The Carroll County Planning and Zoning Commission must approve the Eldersburg project or its members -- including a county commissioner -- could be jailed for contempt, according to Carroll Circuit Judge Michael M. Galloway.

The planning commission denied the project last year, citing inadequate facilities in South Carroll, whose population has nearly tripled since 1980. Residents also submitted to the court a petition with more than 600 signatures opposing the project.

"What is the point of having commissioners if the county is going to be run by lawyers and judges? All the decisions at this level of the courts seem to be pro-development," said County Commissioner Dean L. Minnich, who opposed the project.

Galloway, however, agreed with the developers that a six-year-old court ruling on the matter was still applicable. In a June 30 ruling, he ordered commission members to approve the site plan for the rental complex on 20 acres at Kali Drive and Ridge Road in the county's most populous and fastest-growing area.

Benjamin Rosenberg, attorney for the developer, the Carrolltowne Development Partnership, said he would demand that planning commission members -- including Julia Walsh Gouge, president of the Carroll County Board of Commissioners -- be jailed if they refuse to comply with the order.

Area schools are surrounded by portable classrooms. The roads are congested and the water supply is so stretched that the commissioners have curtailed development until new supplies can be tapped.

Rosenberg contends the inadequacies should have no bearing on the Carrolltowne development.

"They will find water for this project," Rosenberg said. "The county should have reserved water for this project in 1995. If need be, it will have to take water allocated to another project."

The South Carroll area, which includes Eldersburg and Sykesville, has endured seasonal water shortages for several years.

"They never even brought up that there's no water in South Carroll," said Commissioner Perry L. Jones Jr. "How can you build 254 units with no water?"

The partnership, based in Howard County, has tried for a decade to build the townhouses. The planning commission refused to approve the original site plan in 1995 and again a year later. The developers filed suit, saying the proposal was merely the final phase of a long-approved project, and then-Carroll Circuit Judge Luke K. Burns Jr. agreed in 1999. He ordered the zoning panel to approve the development.

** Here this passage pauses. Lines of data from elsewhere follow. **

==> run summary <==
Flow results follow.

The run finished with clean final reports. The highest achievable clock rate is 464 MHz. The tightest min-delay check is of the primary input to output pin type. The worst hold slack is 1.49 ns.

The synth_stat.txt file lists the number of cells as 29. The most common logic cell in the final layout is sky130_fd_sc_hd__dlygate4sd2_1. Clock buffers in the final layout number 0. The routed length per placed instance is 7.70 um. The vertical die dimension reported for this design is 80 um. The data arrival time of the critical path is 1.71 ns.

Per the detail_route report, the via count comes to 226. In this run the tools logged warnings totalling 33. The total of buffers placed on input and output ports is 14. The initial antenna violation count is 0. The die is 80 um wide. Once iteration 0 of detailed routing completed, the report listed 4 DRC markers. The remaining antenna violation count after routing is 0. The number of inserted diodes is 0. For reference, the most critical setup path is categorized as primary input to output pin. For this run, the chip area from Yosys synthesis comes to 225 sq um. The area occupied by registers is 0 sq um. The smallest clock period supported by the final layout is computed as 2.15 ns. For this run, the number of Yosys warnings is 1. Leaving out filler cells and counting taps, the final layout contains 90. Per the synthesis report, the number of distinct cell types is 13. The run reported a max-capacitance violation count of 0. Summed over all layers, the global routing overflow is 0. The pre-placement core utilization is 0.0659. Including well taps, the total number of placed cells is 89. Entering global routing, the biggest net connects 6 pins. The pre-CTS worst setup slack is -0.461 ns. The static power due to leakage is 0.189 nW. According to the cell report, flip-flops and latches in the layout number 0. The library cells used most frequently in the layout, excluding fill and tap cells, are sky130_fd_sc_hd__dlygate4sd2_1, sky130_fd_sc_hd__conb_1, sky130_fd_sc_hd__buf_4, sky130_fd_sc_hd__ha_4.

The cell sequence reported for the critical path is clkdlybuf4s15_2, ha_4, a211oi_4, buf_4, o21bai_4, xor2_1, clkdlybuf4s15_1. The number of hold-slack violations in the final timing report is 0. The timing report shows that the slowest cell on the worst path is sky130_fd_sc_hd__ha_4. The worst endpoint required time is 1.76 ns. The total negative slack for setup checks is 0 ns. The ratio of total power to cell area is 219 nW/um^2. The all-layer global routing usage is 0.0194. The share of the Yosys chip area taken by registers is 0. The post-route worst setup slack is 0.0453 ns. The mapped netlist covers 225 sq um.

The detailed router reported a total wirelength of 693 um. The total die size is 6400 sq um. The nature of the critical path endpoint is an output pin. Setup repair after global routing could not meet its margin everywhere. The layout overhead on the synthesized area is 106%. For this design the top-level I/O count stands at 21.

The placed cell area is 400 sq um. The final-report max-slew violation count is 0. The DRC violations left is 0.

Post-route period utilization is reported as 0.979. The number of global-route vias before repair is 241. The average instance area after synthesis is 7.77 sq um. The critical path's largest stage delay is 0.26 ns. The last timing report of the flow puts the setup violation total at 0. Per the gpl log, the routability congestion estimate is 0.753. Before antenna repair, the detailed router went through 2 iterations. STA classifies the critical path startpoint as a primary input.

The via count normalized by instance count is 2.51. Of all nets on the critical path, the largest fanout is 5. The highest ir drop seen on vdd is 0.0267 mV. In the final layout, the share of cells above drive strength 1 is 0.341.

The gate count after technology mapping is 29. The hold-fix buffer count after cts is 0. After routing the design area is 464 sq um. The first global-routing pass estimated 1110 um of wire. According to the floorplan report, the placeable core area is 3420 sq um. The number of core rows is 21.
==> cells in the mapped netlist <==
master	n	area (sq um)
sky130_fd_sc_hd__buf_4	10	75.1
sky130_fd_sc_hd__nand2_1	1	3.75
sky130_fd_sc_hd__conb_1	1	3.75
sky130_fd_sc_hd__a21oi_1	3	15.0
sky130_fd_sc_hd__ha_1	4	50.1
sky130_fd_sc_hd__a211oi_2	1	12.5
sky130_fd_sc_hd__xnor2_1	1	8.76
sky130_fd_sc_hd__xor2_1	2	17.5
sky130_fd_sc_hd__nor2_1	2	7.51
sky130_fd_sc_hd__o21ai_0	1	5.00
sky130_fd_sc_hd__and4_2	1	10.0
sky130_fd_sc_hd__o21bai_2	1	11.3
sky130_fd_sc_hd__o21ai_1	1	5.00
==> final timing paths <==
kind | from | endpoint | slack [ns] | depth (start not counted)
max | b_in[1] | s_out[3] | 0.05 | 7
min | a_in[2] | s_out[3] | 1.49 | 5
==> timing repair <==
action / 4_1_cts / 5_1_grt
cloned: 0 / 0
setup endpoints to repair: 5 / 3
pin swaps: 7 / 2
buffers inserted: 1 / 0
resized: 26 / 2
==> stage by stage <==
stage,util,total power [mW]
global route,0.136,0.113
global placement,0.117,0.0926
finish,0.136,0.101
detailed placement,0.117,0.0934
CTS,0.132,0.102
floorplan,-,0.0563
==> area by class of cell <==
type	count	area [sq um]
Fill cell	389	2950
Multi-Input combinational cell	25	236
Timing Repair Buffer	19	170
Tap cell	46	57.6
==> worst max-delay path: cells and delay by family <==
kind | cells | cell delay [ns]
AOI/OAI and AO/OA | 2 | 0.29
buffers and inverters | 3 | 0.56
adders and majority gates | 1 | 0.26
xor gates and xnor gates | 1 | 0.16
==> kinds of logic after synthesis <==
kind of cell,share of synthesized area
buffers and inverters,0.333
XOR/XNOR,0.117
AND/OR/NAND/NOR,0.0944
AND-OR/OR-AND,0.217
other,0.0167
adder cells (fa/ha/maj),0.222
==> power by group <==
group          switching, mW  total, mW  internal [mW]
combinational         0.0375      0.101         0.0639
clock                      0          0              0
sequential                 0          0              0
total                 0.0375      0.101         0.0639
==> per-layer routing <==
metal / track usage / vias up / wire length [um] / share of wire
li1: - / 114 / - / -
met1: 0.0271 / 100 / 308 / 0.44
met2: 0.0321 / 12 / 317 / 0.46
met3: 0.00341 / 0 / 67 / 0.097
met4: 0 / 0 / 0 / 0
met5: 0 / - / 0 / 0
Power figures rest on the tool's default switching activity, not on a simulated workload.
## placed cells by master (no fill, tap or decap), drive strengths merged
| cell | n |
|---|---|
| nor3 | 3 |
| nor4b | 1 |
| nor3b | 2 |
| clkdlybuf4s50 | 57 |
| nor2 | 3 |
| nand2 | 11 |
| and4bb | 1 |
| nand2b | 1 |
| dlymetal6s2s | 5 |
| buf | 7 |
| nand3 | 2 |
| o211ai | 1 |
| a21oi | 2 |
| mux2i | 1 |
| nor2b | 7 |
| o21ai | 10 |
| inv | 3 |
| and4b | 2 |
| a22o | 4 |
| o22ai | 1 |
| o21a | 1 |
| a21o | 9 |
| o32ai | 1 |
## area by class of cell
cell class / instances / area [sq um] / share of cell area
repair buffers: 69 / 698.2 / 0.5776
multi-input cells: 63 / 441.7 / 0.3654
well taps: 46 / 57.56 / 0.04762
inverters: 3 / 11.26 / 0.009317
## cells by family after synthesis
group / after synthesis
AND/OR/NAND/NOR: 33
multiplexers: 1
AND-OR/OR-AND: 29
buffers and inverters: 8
## /design/flow/design.v

```verilog
module PC  (clk, reset, pc_entrada, pc_salida);
input logic [31:0] pc_entrada;
input logic clk, reset;
output logic [31:0] pc_salida;
initial
begin
pc_salida=32'd0;
end
always @(posedge clk or negedge reset)
  begin
	if (!reset)
		pc_salida=32'd0;
	else
		pc_salida=pc_entrada;     
  end
endmodule 
```
--- /design/flow/constraint.sdc ---
current_design ALU

set clk_period 15.8
set clk_io_pct 0.2

create_clock -name clk0 -period $clk_period

set non_clock_inputs [all_inputs -no_clocks]
set_input_delay [expr $clk_period * $clk_io_pct] -clock clk0 $non_clock_inputs
set_output_delay [expr $clk_period * $clk_io_pct] -clock clk0 [all_outputs]
--- /design/flow/design.v ---
module ALU (zero,alu_result,op1, op2,alu_control);
input logic [4:0] alu_control;
input logic [31:0] op1,op2;
output logic [31:0] alu_result;
output logic zero;
always_comb
begin
alu_result=32'd0;
zero=1'd0;
case (alu_control)
	5'b00000 : begin   
				alu_result= op1+op2;
				if (alu_result==32'd0)
					zero=1'd1;
				else 
					zero=1'd0;
			  end
	5'b00100 : begin  
				alu_result=op1<<op2;	
				end
	5'b01000 : begin	 
				if(op1<op2)
					begin
					alu_result=32'd1;
					zero=1'd0;
					end
				else 
					begin
					alu_result=32'd0;
					zero=1'd1;
					end
			  end
	5'b01100 : begin	 
				if(op1<op2)
					begin
					alu_result=32'd1;
					zero=1'd0;
					end
				else 
					begin
					alu_result=32'd0;
					zero=1'd1;
					end
			  end
	5'b11100 : begin	 
				alu_result=op1&op2;
				if (alu_result==32'd0)
					zero=1'd1;
				else 
					zero=1'd0;
			  end		
	5'b11000 : begin	 
				alu_result=op1|op2;
				if (alu_result==32'd0)
					zero=1'd1;
				else 
					zero=1'd0;
			  end	
	5'b10000 : begin	 
				alu_result=op1^op2;
				if (alu_result==32'd0)
					zero=1'd1;
				else 
					zero=1'd0;
			  end	
	5'b11111 : begin	 
				alu_result= op1+op2;
				if (alu_result==32'd0)
					zero=1'd1;
				else 
					zero=1'd0;
			  end
	5'b00010 : begin	 
				alu_result= op1-op2;
				if (alu_result==32'd0)
					zero=1'd1;
				else 
					zero=1'd0;
			  end
	5'b10100 : begin  
				alu_result=op1>>op2;	
				end
	5'b10110 : begin  
				alu_result=op1>>op2;	
				end
	5'b11110 : begin   
				if(op1>=op2)
					begin
					alu_result=32'd1;
					zero=1'd0;
					end
				else 
					begin
					alu_result=32'd0;
					zero=1'd1;
					end
			  end
	5'b11010 : begin   
				if(op1>=op2)
					begin
					alu_result=32'd1;
					zero=1'd1;
					end
				else 
					begin
					alu_result=32'd0;
					zero=1'd0;
					end
			  end
	default : begin alu_result=32'd0;
				 zero=1'd0;
				 end
endcase
end
endmodule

The county commissioners did not appeal that ruling. The developer, however, did not move forward with the development because it was then investigating an alternative commercial project on the site.

The county later removed the business zoning needed for that project, and the developer revived the residential plan and brought it to the planning commission in August -- five years after the judge's decision.

The commission cited the original inadequacies and denied the plan last year, a decision that the Carroll County Board of Zoning Appeals later affirmed.

The proposed development "totally ignores every regulation we have in place to protect the citizens' quality of life," Gouge said last year.

In a lawsuit, the developer accused the commission of "constructive civil contempt" and asked that commission members, including Gouge, be jailed for refusing to comply with the original order to approve the plan.

The planning panel is to meet today in a closed session with the county attorney to discuss its options, including filing a motion for reconsideration with the Circuit Court and an appeal to the Court of Special Appeals.

"If this is at all possible to appeal, then we have to," Minnich said.

Rosenberg said any further appeal "would be strictly for the purposes of delaying this project. I hope the commission acts according to good legal advice and puts this to rest."